03 Jan 22

Object-Oriented UX

Notes I took while reading this article on A List Apart by Sophia V. Prater:

  • Much like the book Published/Conceptual Models, Object-Oriented UX claims that we shouldn't start designing from actions, main flows, or screens.
  • Instead, we should start designing from objects and their relationships.
    • Objects better mimic the mental model of users, because people think in objects.
    • Objects are how engineers structure code, os it helps cross-functional alignment.
    • Objects make your system easier to cut, prioritize, and build.


The OOUX process aims to help us map and uncover the objects in a system, their content, how they relate to each other, and how users can act on them.

  1. Extract objects from goals
    • Highlight the nouns on sentences that describe your product's capabilities and goals.
    • Keep only the objects that users will be exposed to; discard objects that are vague.
    • Discard words that are actually just ways of implementing a lists, eg. Feed, Map, Catalog, etc.

Extracting object names from a product's goal statement

  • Separate each object into a post-it:

Objects names in post its

  1. Define core content of objects
    • Separate in two categories: core content and metadata.

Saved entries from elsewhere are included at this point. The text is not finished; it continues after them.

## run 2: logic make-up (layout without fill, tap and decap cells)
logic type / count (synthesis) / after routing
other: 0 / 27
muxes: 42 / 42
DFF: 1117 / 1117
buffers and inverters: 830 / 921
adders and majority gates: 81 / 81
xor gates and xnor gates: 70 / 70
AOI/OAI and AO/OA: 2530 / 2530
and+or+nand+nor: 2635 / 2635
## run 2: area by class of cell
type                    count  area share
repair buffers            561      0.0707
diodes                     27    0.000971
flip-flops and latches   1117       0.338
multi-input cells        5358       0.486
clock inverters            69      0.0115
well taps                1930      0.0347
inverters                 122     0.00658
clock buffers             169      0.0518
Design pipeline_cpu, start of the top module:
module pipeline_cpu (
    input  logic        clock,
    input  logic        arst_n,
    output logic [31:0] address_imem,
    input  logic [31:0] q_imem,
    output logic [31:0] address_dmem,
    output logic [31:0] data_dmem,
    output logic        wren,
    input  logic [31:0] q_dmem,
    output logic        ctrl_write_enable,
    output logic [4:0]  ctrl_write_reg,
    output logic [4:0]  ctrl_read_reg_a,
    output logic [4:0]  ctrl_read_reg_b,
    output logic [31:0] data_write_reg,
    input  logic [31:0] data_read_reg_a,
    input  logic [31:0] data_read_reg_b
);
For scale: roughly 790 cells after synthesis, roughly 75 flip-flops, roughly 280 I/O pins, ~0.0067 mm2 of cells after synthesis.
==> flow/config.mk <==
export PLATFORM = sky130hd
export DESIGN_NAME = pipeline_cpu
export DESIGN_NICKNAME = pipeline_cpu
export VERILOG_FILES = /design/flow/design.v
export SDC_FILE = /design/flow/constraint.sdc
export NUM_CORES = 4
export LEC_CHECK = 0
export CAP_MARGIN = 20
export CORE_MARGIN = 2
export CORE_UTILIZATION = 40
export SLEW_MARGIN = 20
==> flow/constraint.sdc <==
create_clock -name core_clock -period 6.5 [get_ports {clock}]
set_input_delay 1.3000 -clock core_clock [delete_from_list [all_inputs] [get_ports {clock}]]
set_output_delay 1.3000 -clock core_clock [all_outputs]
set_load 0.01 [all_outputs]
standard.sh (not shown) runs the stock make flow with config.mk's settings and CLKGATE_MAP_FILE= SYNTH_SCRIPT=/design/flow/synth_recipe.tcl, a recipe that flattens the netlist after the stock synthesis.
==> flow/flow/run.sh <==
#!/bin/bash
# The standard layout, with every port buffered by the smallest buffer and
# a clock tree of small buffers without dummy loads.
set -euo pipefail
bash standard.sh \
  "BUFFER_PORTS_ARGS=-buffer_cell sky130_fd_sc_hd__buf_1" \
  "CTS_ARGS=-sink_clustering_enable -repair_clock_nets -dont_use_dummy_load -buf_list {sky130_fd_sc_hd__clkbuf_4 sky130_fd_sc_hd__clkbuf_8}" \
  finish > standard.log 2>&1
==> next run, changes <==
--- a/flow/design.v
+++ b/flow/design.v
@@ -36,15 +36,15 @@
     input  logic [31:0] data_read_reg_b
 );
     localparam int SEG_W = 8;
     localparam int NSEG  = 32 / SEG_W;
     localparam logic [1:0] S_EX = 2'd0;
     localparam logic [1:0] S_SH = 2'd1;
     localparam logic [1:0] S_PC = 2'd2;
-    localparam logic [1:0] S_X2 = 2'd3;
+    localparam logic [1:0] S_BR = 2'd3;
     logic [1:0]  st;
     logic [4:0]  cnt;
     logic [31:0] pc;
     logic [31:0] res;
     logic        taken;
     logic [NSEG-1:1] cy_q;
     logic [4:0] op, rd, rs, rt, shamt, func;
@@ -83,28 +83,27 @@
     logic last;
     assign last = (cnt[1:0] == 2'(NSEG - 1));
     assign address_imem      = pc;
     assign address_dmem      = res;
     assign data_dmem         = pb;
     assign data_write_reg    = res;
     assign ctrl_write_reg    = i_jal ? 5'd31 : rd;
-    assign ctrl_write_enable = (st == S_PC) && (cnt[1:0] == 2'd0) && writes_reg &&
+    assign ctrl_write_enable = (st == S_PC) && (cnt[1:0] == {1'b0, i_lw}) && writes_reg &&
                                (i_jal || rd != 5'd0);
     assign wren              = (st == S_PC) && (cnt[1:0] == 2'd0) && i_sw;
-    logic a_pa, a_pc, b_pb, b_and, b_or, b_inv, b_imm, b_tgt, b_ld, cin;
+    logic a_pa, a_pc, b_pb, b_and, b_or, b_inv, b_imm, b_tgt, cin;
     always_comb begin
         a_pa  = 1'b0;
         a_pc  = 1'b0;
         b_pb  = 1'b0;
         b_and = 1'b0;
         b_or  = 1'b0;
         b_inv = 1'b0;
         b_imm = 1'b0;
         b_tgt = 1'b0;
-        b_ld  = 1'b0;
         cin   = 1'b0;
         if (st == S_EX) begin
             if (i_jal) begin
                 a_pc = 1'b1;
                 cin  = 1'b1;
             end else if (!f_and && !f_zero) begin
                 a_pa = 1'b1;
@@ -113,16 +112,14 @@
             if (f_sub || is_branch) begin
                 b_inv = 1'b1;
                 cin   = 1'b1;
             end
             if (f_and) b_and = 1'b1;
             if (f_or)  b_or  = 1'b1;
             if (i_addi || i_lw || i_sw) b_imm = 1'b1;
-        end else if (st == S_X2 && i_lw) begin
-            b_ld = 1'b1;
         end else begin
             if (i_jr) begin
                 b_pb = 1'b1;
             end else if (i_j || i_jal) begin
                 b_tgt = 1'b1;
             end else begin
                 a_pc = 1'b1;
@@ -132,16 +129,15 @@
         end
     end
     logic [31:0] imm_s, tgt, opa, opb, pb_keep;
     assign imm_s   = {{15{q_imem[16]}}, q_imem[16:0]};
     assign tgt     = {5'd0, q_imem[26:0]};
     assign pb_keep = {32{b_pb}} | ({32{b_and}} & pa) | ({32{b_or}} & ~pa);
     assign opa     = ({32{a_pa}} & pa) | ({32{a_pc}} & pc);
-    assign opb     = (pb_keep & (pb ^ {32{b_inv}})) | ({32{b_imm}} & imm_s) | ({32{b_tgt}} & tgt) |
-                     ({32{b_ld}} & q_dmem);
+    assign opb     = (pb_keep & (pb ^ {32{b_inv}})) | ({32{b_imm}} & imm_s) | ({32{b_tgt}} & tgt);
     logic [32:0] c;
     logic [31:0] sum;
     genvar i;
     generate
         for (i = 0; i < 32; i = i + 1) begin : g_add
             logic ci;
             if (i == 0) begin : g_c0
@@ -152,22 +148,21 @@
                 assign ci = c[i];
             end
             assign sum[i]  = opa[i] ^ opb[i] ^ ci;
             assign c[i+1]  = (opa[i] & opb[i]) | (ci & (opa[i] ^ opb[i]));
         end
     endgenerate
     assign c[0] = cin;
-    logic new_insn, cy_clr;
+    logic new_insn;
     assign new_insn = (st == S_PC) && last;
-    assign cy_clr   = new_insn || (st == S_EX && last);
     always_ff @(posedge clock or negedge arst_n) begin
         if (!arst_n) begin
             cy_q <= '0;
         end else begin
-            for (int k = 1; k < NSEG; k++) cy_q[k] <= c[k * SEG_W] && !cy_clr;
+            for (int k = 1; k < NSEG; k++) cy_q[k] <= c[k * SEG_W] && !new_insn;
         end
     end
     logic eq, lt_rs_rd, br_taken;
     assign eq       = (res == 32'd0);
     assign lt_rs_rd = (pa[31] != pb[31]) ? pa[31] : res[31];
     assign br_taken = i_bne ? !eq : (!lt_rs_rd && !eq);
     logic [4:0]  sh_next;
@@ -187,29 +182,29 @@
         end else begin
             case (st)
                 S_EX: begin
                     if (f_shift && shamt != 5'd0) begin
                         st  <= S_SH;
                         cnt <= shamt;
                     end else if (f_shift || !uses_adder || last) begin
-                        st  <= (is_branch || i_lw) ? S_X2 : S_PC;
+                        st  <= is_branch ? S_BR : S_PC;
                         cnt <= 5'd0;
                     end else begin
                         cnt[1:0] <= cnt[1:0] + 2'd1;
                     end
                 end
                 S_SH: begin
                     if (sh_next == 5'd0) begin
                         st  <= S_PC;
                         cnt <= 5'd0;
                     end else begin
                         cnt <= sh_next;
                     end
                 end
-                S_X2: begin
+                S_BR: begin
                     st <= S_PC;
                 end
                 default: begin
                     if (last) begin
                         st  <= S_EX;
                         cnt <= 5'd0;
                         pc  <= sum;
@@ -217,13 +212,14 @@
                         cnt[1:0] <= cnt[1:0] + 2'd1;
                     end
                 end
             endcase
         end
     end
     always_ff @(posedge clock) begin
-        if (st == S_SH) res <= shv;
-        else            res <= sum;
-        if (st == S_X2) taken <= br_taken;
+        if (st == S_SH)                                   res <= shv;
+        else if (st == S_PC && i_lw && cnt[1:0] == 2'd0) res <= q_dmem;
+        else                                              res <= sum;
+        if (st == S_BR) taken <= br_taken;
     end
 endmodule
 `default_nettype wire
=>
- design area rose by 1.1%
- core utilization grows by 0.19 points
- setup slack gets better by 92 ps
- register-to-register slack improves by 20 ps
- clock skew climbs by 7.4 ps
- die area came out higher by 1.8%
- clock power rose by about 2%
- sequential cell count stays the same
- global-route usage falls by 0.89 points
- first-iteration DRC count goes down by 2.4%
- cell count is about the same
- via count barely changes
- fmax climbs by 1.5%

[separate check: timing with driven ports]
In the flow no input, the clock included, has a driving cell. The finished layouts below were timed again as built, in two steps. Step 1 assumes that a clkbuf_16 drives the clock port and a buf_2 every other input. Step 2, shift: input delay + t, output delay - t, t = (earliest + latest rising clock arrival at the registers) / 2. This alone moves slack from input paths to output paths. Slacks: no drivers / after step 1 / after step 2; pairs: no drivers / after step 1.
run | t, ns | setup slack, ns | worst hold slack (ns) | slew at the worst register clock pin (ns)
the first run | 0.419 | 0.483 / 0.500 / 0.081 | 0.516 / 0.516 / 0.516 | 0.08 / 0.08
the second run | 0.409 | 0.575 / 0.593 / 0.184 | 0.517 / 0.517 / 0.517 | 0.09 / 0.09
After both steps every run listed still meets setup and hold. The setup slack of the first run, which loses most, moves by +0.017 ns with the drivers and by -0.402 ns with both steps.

Objects and their attributes

  1. Explore nesting objects inside each other
    • Nesting objects helps us question what relationships they should have, and often surface ideas that we hadn't explored before.
    • What happens when you get a user and put it inside a "recipe"? What relationships could they have?

Objects nested

  1. Forced ranking

    • Often the most difficult step. Rank post-its based on importance.
    • Remember: Priority order does not mean how elements will show up on design. This is the designer's job later, to figure out how to reflect priority in the UI.
  2. For every object, brainstorm what actions a user may want to perform on them.

    • Eg. for an ingredient, a user may want to mark as favorite, add to a list, check availability, follow, mark as a allergy.
    • On a first pass, you can simply add post-its with all CTAs next to the object diagram.

Object with CTAs

  1. On a higher-fidelity pass, you'll want to move to a spreadsheet that can capture:
    • The object
    • The CTA to act on the object
    • Why does the CTA exist
    • Who will trigger the CTA
    • Where will the CTA live?
    • How much complexity is inherent in the flow that starts with this CTA?
    • Priority of implementing this CTA?
    • Open questions and discussions about this CTA?

Object map in spreadsheet

  1. You can test your conceptual model before any UI design. Let users navigate through the boxes and see if the relationships and "doorways" make sense to them.

  2. Finally, now you're ready to start designing the Interaction.

    • Now, you can design with more confidence that the team is aligned, and that users will understand the end result.